And there was after all nothing new to be said. He had heard the questions innumerable times and he had done his best to answer them, with honesty if not with enthusiasm. “Why does a sensitive poet like you spend his time catching
murderers?” “Which is the more important to you, the poetry or the policing?” “Does it hinder or help, being a detective?” “Why does a successful detective write poetry?” “What was your most interesting case, Commander? Do you ever feel like writing a poem about it?” “The love poems, is the woman you’ve written them to alive or dead?” Dalgliesh wondered whether Philip Larkin had been badgered about what it felt like to be both poet and librarian, or Roy Fuller on how he managed to combine poetry with law.

He said: “All the questions are predictable. It would save everyone a great deal of trouble if I answered them on tape; then you could broadcast them from the bus.”

“It wouldn’t be at all the same thing. It’s you personally they want to hear. Anyone would think you didn’t want to be read.”

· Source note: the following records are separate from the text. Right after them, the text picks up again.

===== config.mk =====
export PLATFORM = sky130hd
export DESIGN_NAME = bcd_mult11_gen
export DESIGN_NICKNAME = d
export VERILOG_FILES = /design/src/rtl/bcd_pkg.sv /design/src/rtl/bcd_digit_add.sv /design/src/rtl/bcd_mult11_gen.sv
export SDC_FILE = /design/constraint.sdc
export NUM_CORES = 1
export LEC_CHECK = 0
export CAP_MARGIN = 20
export CORE_ASPECT_RATIO = 0.75
export CORE_MARGIN = 5
export CORE_UTILIZATION = 45
export DETAILED_ROUTE_END_ITERATION = 8
export PLACE_DENSITY = 0.83
export SYNTH_ARGS = -nofsm -noshare
export SYNTH_HDL_FRONTEND = slang
export SYNTH_HIERARCHICAL = 1
export SYNTH_SLANG_ARGS = --single-unit
export TNS_END_PERCENT = 10

===== constraint.sdc =====
create_clock -name clk -period 7.2 [get_ports clk]
set_clock_uncertainty 0.1 [all_clocks]
set_input_delay 1.08 -clock clk [delete_from_list [all_inputs] [get_ports clk]]
set_output_delay 1.08 -clock clk [all_outputs]
set_load 0.02 [all_outputs]

===== src/rtl/bcd_pkg.sv =====
// Shared definitions for the packed-BCD word generator and its checker.
package bcd_pkg;

  localparam int DIGIT_W    = 4;
  localparam int NUM_DIGITS = 4;
  localparam int WORD_W     = DIGIT_W * NUM_DIGITS;

  localparam logic [WORD_W-1:0] BCD_MAX = 16'h9999;

  typedef enum logic {
    IDLE = 1'b0,
    RUN  = 1'b1
  } state_t;

endpackage


===== src/rtl/bcd_digit_add.sv =====
// One decimal digit of a ripple BCD adder: binary add, then fold 10..19 back
// into 0..9 with a carry out.
module bcd_digit_add (
  input  logic [3:0] a,
  input  logic [3:0] b,
  input  logic       cin,
  output logic [3:0] s,
  output logic       cout
);

  logic [4:0] raw;

  // Binary digit sum with decimal correction.
  always_comb begin
    raw = {1'b0, a} + {1'b0, b} + {4'd0, cin};
    if (raw > 5'd9) begin
      s    = 4'(raw - 5'd10);
      cout = 1'b1;
    end else begin
      s    = raw[3:0];
      cout = 1'b0;
    end
  end

endmodule


===== src/rtl/bcd_mult11_gen.sv =====
// Packed-BCD word source: starts at a seed and steps by STEP after every
// accepted word, under a valid/ready handshake.
module bcd_mult11_gen
  import bcd_pkg::*;
#(
  parameter logic [15:0] STEP = 16'h0011
) (
  input  logic        clk,
  input  logic        rst,
  input  logic        start,
  input  logic [15:0] seed,
  input  logic [9:0]  count,
  input  logic        ready,
  output logic        valid,
  output logic [15:0] D,
  output logic        last,
  output logic        busy,
  output logic        err
);

  state_t      state;
  state_t      state_nxt;
  logic [9:0]  remaining;
  logic [15:0] d_step;
  logic        c1, c2, c3;
  logic        carry_out_unused;
  logic        seed_ok;
  logic        xfer;

  // True when every nibble of w is a decimal digit.
  function automatic logic bcd_word_ok(input logic [WORD_W-1:0] w);
    logic ok;
    ok = 1'b1;
    for (int i = 0; i < NUM_DIGITS; i++) begin
      if (w[i*DIGIT_W +: DIGIT_W] > 4'd9) ok = 1'b0;
    end
    return ok;
  endfunction

  assign seed_ok = bcd_word_ok(seed);
  assign xfer    = valid && ready;

  // D + STEP, digit by digit; the thousands carry is dropped so the word
  // wraps modulo 10000.
  bcd_digit_add u_dig0 (.a(D[3:0]),   .b(STEP[3:0]),   .cin(1'b0), .s(d_step[3:0]),   .cout(c1));
  bcd_digit_add u_dig1 (.a(D[7:4]),   .b(STEP[7:4]),   .cin(c1),   .s(d_step[7:4]),   .cout(c2));
  bcd_digit_add u_dig2 (.a(D[11:8]),  .b(STEP[11:8]),  .cin(c2),   .s(d_step[11:8]),  .cout(c3));
  bcd_digit_add u_dig3 (.a(D[15:12]), .b(STEP[15:12]), .cin(c3),   .s(d_step[15:12]), .cout(carry_out_unused));

  // State register.
  always_ff @(posedge clk or posedge rst) begin
    if (rst) state <= IDLE;
    else     state <= state_nxt;
  end

  // Next state: a good seed with a non-zero count starts a run; the final
  // accepted word ends it.
  always_comb begin
    state_nxt = state;
    case (state)
      IDLE: if (start && seed_ok && (count != 10'd0)) state_nxt = RUN;
      RUN:  if (xfer && (remaining == 10'd1))          state_nxt = IDLE;
      default: state_nxt = IDLE;
    endcase
  end

  // Word, remaining count, valid and error flag.
  always_ff @(posedge clk or posedge rst) begin
    if (rst) begin
      valid     <= 1'b0;
      D         <= 16'h0000;
      remaining <= 10'd0;
      err       <= 1'b0;
    end else begin
      case (state)
        IDLE: begin
          if (start) begin
            if (!seed_ok) begin
              err <= 1'b1;
            end else if (count == 10'd0) begin
              err <= 1'b0;
            end else begin
              err       <= 1'b0;
              D         <= seed;
              remaining <= count;
              valid     <= 1'b1;
            end
          end
        end
        RUN: begin
          if (xfer) begin
            if (remaining == 10'd1) begin
              valid     <= 1'b0;
              remaining <= 10'd0;
            end else begin
              D         <= d_step;
              remaining <= remaining - 10'd1;
            end
          end
        end
        default: valid <= 1'b0;
      endcase
    end
  end

  // Status outputs derived from registered state.
  always_comb begin
    last = valid && (remaining == 10'd1);
    busy = (state == RUN);
  end

endmodule

---- Word-level counts from Yosys, hierarchy flattened ----
Cells that the tools add are included.
W data, S select, Z words.
word-level totals
  bits in registers ....................... 29
  input port bits ......................... 30
  word-level logic and storage cells ...... 75
operators by class
  mux-type cells .......................... 33
  $add $sub $neg .......................... 10
  $lt $le $gt $ge ......................... 8
  reduce and logical (&&, ||, !) cells .... 11
  equality and inequality tests ........... 7
  bitwise gates (word level) .............. 1
operators by type and width
  cell                     count
  $mux W16                 5
  $mux W10                 5
  $pmux W16 S2             1
  $gt A5 B4 Y1 const B     4
  $pmux W10 S2             1
  $gt A4 B4 Y1 const B     4
  $mux W4                  4
  $sub A4 B4 Y4 const B    4
  $mux W1                  15
  $add A4 B1 Y5            2
  $add A4 B1 Y5 const B    2
  $eq A10 B1 Y1 const B    1
  $logic_not A10 Y1        1
  $reduce_and A5 Y1        2
  $reduce_bool A10 Y1      1
  $sub A10 B1 Y10 const B  1
  $ne A2 B2 Y1 const B     4
  $add A5 B1 Y5            1
  $logic_and A1 B1 Y1      5
  $ne A2 B1 Y1 const B     2
  $pmux W1 S2              2
  $reduce_and A4 Y1        1
  $reduce_and A2 Y1        1
  $not A1 Y1               1

---- Depth between registers and ports, before layout ----
Gate-level depths: netlist (run 1).
  depth in word-level cells ............... 15
  gate-level depth with buffers ........... 27
  gate-level depth less buffers ........... 27

---- Modules after synthesis ----
Netlist (run 1), hierarchy kept.
modules (own cells, without submodules)
  module          seq. area each (um^2)  instances  cells each  area each (um^2)
  bcd_mult11_gen  725.7                  1          157         1741.7
  bcd_digit_add   0.0                    4          22          211.5

---- Worst setup path after synthesis (run 1) ----
Ideal clock, no wire load.
  path kind ............................... flip-flop to flip-flop
  start ................................... register D[0]
  end ..................................... register D[15]
  library setup time ...................... 0.125 ns
  data arrival time ....................... 7.386 ns
  setup slack ............................. -0.411 ns
  buffers on the path ..................... 0
  period minus slack after synthesis ...... 7.611 ns
  required time ........................... 6.975 ns
  cell stages (with the launch flop) ...... 28
  cells stage by stage .................... dfrtp_1 > fa_1 > fa_1 > xnor2_1 > ha_1 > a31o_1 > o31ai_4 > fa_1 > fa_1 > xnor2_1 > ha_1 > a31o_1 > o31ai_4 > fa_1 > fa_1 > xnor2_1 > ha_1 > a31o_1 > o31ai_4 > fa_1 > fa_1 > xnor2_1 > ha_1 > a31o_1 > a2111oi_0 > nor2b_1 > mux2_2 > mux2_2
between the ends
  longest elaborated chain between the ends .. 15
  elaborated cells on any way between the ends .. 16
RTL lines
  element                                        line                                      text
  start, declared                                bcd_mult11_gen.sv:15                      output logic [15:0] D,
  start signal, assigned                         bcd_mult11_gen.sv:96                      D <= d_step;
  $add A4 B1 Y5 *                                bcd_digit_add.sv:15                       raw = {1'b0, a} + {1'b0, b} + {4'd0, cin};
  $gt A5 B4 Y1 *                                 bcd_digit_add.sv:16                       if (raw > 5'd9) begin
  $mux W1 *                                      bcd_digit_add.sv:16
  via c1                                         bcd_mult11_gen.sv:25                      logic c1, c2, c3;
  $add A5 B1 Y5 *                                bcd_digit_add.sv:15
  $gt A5 B4 Y1 *                                 bcd_digit_add.sv:16
  $mux W1 *                                      bcd_digit_add.sv:16
  via c2                                         bcd_mult11_gen.sv:25
  (+3 left out)                                  -
  via c3                                         bcd_mult11_gen.sv:25
  $add A4 B1 Y5 *                                bcd_digit_add.sv:15
  $sub A4 B4 Y4 or $gt A5 B4 Y1 (tied branches)  bcd_digit_add.sv:17, bcd_digit_add.sv:16
  $mux W4 *                                      bcd_digit_add.sv:16
  via d_step[15]                                 bcd_mult11_gen.sv:24                      logic [15:0] d_step;
  $mux W16 *                                     bcd_mult11_gen.sv:92                      if (remaining == 10'd1) begin
  $mux W16 *                                     bcd_mult11_gen.sv:91                      if (xfer) begin
  $pmux W16 S2 *                                 bcd_mult11_gen.sv:75                      case (state)
The timed path passes the listed nets; every way through them passes the cells marked *. The select of a mux whose other input is x is not followed.
A chain may end at the register's enable or synchronous reset.

---- Worst setup path after layout (run 1) ----
Ends and elaborated chain as after synthesis.

==> results of run 1 <==
-- state kept, by name, indices dropped and copies added, names as in the netlist --
register	flops
err	1
busy	1
D	16
remaining	10
valid	1
-- critical path: cells and delay by family (launching register included) --
| kind | cells | cell delay, ns |
|---|---|---|
| fa+ha+maj | 11 | 3.77 |
| compound gates | 8 | 1.52 |
| flops | 1 | 0.42 |
| xor+xnor | 2 | 0.39 |
| mux | 2 | 0.50 |
| simple gates | 1 | 0.08 |
| buf+inv | 3 | 0.33 |
-- worst paths after layout --
check | startpoint | endpoint | slack, ns | cells after the start
min in group asynchronous | rst | D[3] | 1.07 | 3
setup / recovery | D[0] | D[15] | -0.007 | 27
hold reg to reg | err | err | 0.42 | 2
hold / removal | err | err | 0.42 | 2
setup reg to reg | D[0] | D[15] | -0.007 | 27
max in group asynchronous | rst | err | 5.63 | 3
-- final cells by class --
cell class | count | area [um2]
fill | 382 | 1760
clock inverter | 1 | 5.00
tap | 75 | 93.8
sequential | 29 | 727
multi-input combinational | 215 | 2020
inverter | 13 | 51.3
clock buffer | 7 | 96.3
timing repair buffer | 79 | 716
-- layout by cell type, fill, tap and decap left out, types with 3 or more instances in the layout --
| master | instances |
|---|---|
| clkbuf_8 | 7 |
| o21ai_0 | 10 |
| clkdlybuf4s50_1 | 49 |
| mux2_4 | 11 |
| fa_2 | 8 |
| a221o_1 | 4 |
| mux2_2 | 21 |
| o31ai_4 | 5 |
| a21o_2 | 4 |
| ha_4 | 3 |
| inv_2 | 3 |
| a21oi_1 | 12 |
| nor2b_1 | 6 |
| and3_1 | 6 |
| o22ai_1 | 4 |
| nor3_1 | 4 |
| nand2_1 | 8 |
| mux2i_1 | 4 |
| inv_1 | 9 |
| a21oi_2 | 3 |
| buf_4 | 30 |
| xnor2_1 | 4 |
| a2111oi_0 | 3 |
| a31o_4 | 3 |
| nor2_1 | 12 |
| dfrtp_1 | 28 |
| nand3_1 | 9 |
| conb_1 | 21 |
| ha_1 | 14 |
-- per-layer routing --
metal | share of wire [%] | wire [um] | vias to the layer above
met5 | 0 | 0 | -
met4 | 1.3 | 91 | 0
met3 | 4.9 | 339 | 9
met2 | 49 | 3350 | 61
met1 | 45 | 3080 | 1112
li1 | - | - | 1102
-- cells by family after synthesis --
kind of cell / count (synthesis) / synth area share, %
AOI/OAI and AO/OA: 63 / 19.7
and+or+nand+nor: 61 / 13.6
muxes: 36 / 16.9
DFF: 29 / 28.0
adders and majority gates: 26 / 14.9
buffers and inverters: 20 / 3.82
xor gates and xnor gates: 8 / 2.71
other: 2 / 0.290
-- through the flow --
stage               util (%)  cells  setup TNS [ns]  worst slack (ns)  hold slack [ns]
floorplan                  -    264               0              2.64            0.420
global placement        61.9    401          -0.293            -0.154            0.388
detailed placement      61.9    401           -1.15            -0.436            0.403
CTS                     64.6    412               0           0.00442            0.416
global route            67.8    419          -0.483            -0.225            0.436
finish                  67.8    419        -0.00704          -0.00704            0.415
-- what timing repair did --
action | CTS | global route
resized for setup | 11 | 19
pin swaps | 11 | 14
hold endpoints to repair | 0 | 0
endpoints found under the setup margin | 3 | 3
setup buffers | 3 | 7
==> qor.yml, run 1 <==
ant_nets: 0
grt_max_degree: 30
critPathMostFrequentCell: "fa_2"
synth-seq-area-share_pct: 28.0
slew_viol_final: 0
use_met3_pct: 3.39
period_needed_ns: 7.21
final-setup-viol-count: 1
worst_setup_path_end_kind: "register"
cts.sinks: 29
place_area_um2: 3380
synth-main-ff-cell: "dfrtp_1"
diodes: 0
nets: 399
top_usage_layer: "met2"
die_w_um: 97.6
synthesis.area_um2: 2590
timing.final.ws_setup_ns: -0.00704
synthTopCellsByArea: "dfrtp_1 (28%), mux2_2 (9.6%), ha_1 (8.7%)"
dp_hpwl_um: 4950
synth.largest_area_cell: "dfrtp_1"
ys_ff_latch: 29
grt_antenna_before_repair: 0
ys_warn_count: 6
yosysUniqueCellTypes: 49
status: "finished with violations"
clock_path_buffers: 2
drive_gt1_share_pct: 33.7
die_area_um2: 7380
yosysMostFrequentCell: "dfrtp_1"
grt_overflow: 0
critPathMaxStageDelay_ns: 0.56
startpoint_type: "register"
failed_checks: "setup timing"
async_reset_ff_share_pct: 100
port-buffer-count: 49
grt_use_met2_pct: 30.7
placementRows: 23
core_um2: 5470
hold_viol_final: 0
synth_edf_count: 0
synth.avg_cell_area_um2: 10.6
critical_path_arrival_ns: 7.29
cts_tree: "done"
tightest_slew_ns: 0.887
fmax_ghz: 0.139
start_util_pct: 47.3
place_congestion: 0.871
grt_pass1_vias: 2234
cts_root_buffer: "clkbuf_8"
maxCapViolCount: 0
io_pins: 50
wl_per_cell_um: 16.4
yosysTopAreaCellShare_pct: 28.0
use_met1_pct: 24.0
cts_buffers: 5
finalCritPeriodShare_pct: 100
grt_pass1_wl_um: 10600
fp.dieH_um: 75.7
rsz0062_at_grt: "true"
hold_path.class: "reg -> reg"
dr.pass1.iters: 4
area_growth_pct: 43.3
drc: 0
cp_max_fo: 3
cp_slowest_cell: "fa_2"
insertion_delay_ns: 0.29
path_clk_slew_ns: 0.08
worst_slew_margin_rel_pct: 40.6
cts_htree_levels: 2
vias: 2284
synth_common_cells: "dfrtp_1 (29), mux2_2 (22), ha_1 (18)"
ctsHoldBuffers: 0
grt.total_usage_pct: 18.0
stdcell_area_um2: 3710
worstPathRequired_ns: 7.28
drt-total-wl_um: 6860
synthCells: 245
vias_per_cell: 5.45
drtIter0Drc: 133
crit_type: "reg -> reg"
Power of run 1 is not shown: default switching activity piles up to over one toggle a cycle in this logic, so the estimate is an artifact.
==> run 2: changes to the inputs <==
--- a/config.mk
+++ b/config.mk
@@ -7,7 +7,7 @@
 export LEC_CHECK = 0
 export CAP_MARGIN = 20
 export CORE_ASPECT_RATIO = 0.75
-export CORE_MARGIN = 5
+export CORE_MARGIN = 1
 export CORE_UTILIZATION = 45
 export DETAILED_ROUTE_END_ITERATION = 8
 export PLACE_DENSITY = 0.83
==> run 2 against run 1 <==
Net effect:
- worst hold slack got worse by 0.020 ns
- largest cell class unchanged
- the flow now finishes without violations
- fmax rose by 0.23%
- critical endpoint unchanged
- first-iteration DRC count rose by 23%
- sequential share of layout area barely moved
- sequential cell count did not move
- setup slack improved by 0.017 ns
- global-route usage rose by 4.6 points
- final area rose by 0.17%
- register-to-register slack improved by 0.02 ns
- via count fell by 0.35%
- non-clock buffer count rose by 1
==> qor.yml, run 2 (synthesis gave the netlist of run 1 again) <==
ant_nets: 0
diodes: 0
io_pins: 50
finalSetupTns_ns: 0
die_area_um2: 6060
regMostFlops: "D"
critical_path_arrival_ns: 7.27
rsz0062_at_grt: "true"
cts_tree: "done"
worst_slew_margin_rel_pct: 39.7
worst_setup_path_end_kind: "register"
dr.pass1.iters: 4
port-buffer-count: 49
wl_per_cell_um: 15.8
start_util_pct: 47.6
cts.sinks: 29
mostFrequentLayoutCells: "clkdlybuf4s50_1 (49), buf_4 (29), dfrtp_1 (28)"
cts_buffers: 5
finalCritPeriodShare_pct: 99.9
largest_register_ffs: 16
path_clk_slew_ns: 0.07
core_um2: 5440
worstPathRequired_ns: 7.28
min_delay_path_depth: 2
cts_htree_levels: 2
dp_hpwl_um: 4680
clock_path_buffers: 2
placementRows: 23
period_needed_ns: 7.19
critPathMaxStageDelay_ns: 0.54
crit_type: "reg -> reg"
hold_viol_final: 0
area_growth_pct: 43.5
fmax_ghz: 0.139
fp.dieH_um: 67.7
final-setup-viol-count: 0
rrSetupSlack_ns: 0.01
ctsHoldBuffers: 0
startpoint_type: "register"
drtIter0Drc: 163
cts_root_buffer: "clkbuf_8"
insertion_delay_ns: 0.29
tightest_slew_ns: 0.901
r2r-end: "D[15]"
ff2ff_path_depth: 27
drt-total-wl_um: 6650
stdcell_area_um2: 3710
grt.total_usage_pct: 22.6
place_area_um2: 3370
grt_max_degree: 30
place_congestion: 0.896
grt_overflow: 0
maxCapViolCount: 0
grt_antenna_before_repair: 0
reg_top3: "D (16), remaining (10)"
vias_per_cell: 5.42
grt_pass1_vias: 2128
slew_viol_final: 0
drive_gt1_share_pct: 33.0
grt_pass1_wl_um: 10200
die_w_um: 89.6
rr_startpoint: "D[0]"
critPathLaunch: "D[0]"
hold_path.class: "reg -> reg"
cp_slowest_cell: "fa_2"
critPathMostFrequentCell: "fa_2"
status: "completed"
vias: 2276
drc: 0
cp_max_fo: 3
final_common_cell: "clkdlybuf4s50_1"
cp-endpoint: "D[15]"
nets: 400
==> run 2: repair_timing <==
item	4_1_cts	5_1_grt
buffers inserted	2	10
endpoints found under the setup margin	3	3
resized for setup	10	20
pin swaps	10	17
==> run 2: how the worst min path moves through the flow <==
stage	startpoint	slack [ns]	endpoint
finish	err	0.40	err
global placement	err	0.38	err
detailed placement	err	0.39	err
CTS	err	0.40	err
floorplan	remaining[7]	0.42	remaining[7]
global route	err	0.42	err
==> run 2: final cells by class <==
cell class	count	area [um2]
fillers	392	1730
flip-flops and latches	29	727
repair buffers	80	731
clock buffers	8	90.1
multi-input cells	215	2020
well taps	75	93.8
inverters	13	48.8
==> run 2: routing by layer <==
metal  routed length, um  track usage, %  vias up
li1                    -               -     1101
met1                3030            31.3     1086
met2                3130            35.7       76
met3                 364            4.89       13
met4                 120            6.15        0
met5                   0               0        -
==> run 2: worst max-delay path, delay by kind of cell, from the launching register on <==
family,cells,cell delay [ns]
fa+ha+maj,11,3.85
simple gates,1,0.08
buf+inv,4,0.39
compound gates,8,1.46
flops,1,0.42
mux,2,0.51
xor+xnor,1,0.23
==> run 2: stage by stage <==
step                util, %  hold slack (ns)  setup WS, ns  std cells
global route           68.3            0.425        -0.199        420
global placement       62.0            0.384        -0.160        400
detailed placement     62.0            0.390        -0.412        400
floorplan                 -            0.420          2.64        264
finish                 68.3            0.395       0.00963        420
CTS                    64.6            0.403        0.0325        410
Power of run 2 is left out for the same reason.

And did he want to be read? Certainly he wanted some people to read him, one person in particular, and having read the poems he wanted her to approve. Humiliating but true. As for the others: well, he supposed that the truth was that he wanted people to read the poems but not be coerced into buying them, an overfastidiousness which he could hardly expect Herne & Illingworth to share. He was aware of Bill’s anxious, supplicating eyes, like those of a small boy who sees the bowl of sweets rapidly disappearing from his reach. His reluctance to co-operate seemed to him typical of much in himself that he disliked. There was a certain illogicality, surely, in wanting to be published but not caring particularly whether he was bought. The fact that he found the more public manifestations of fame distasteful didn’t mean that he was free of vanity, only that he was better at controlling it and that in him it took a more reticent form. After all, he had a job, an assured pension and now his aunt’s considerable fortune. He didn’t have to care. He saw himself as unreasonably privileged compared
with Colin McKay, who probably saw him—and who could blame Colin?—as a snobbish, oversensitive dilettante.

He was grateful when the door opened and Nora Gurney, the firm’s cookery editor, came briskly in, reminding him as she always did of an intelligent insect, an impression reinforced by the bright exophthalmic eyes behind huge round spectacles, familiar fawn jumper in circular ribbing and flat pointed shoes. She had looked exactly the same since Dalgliesh had first known her.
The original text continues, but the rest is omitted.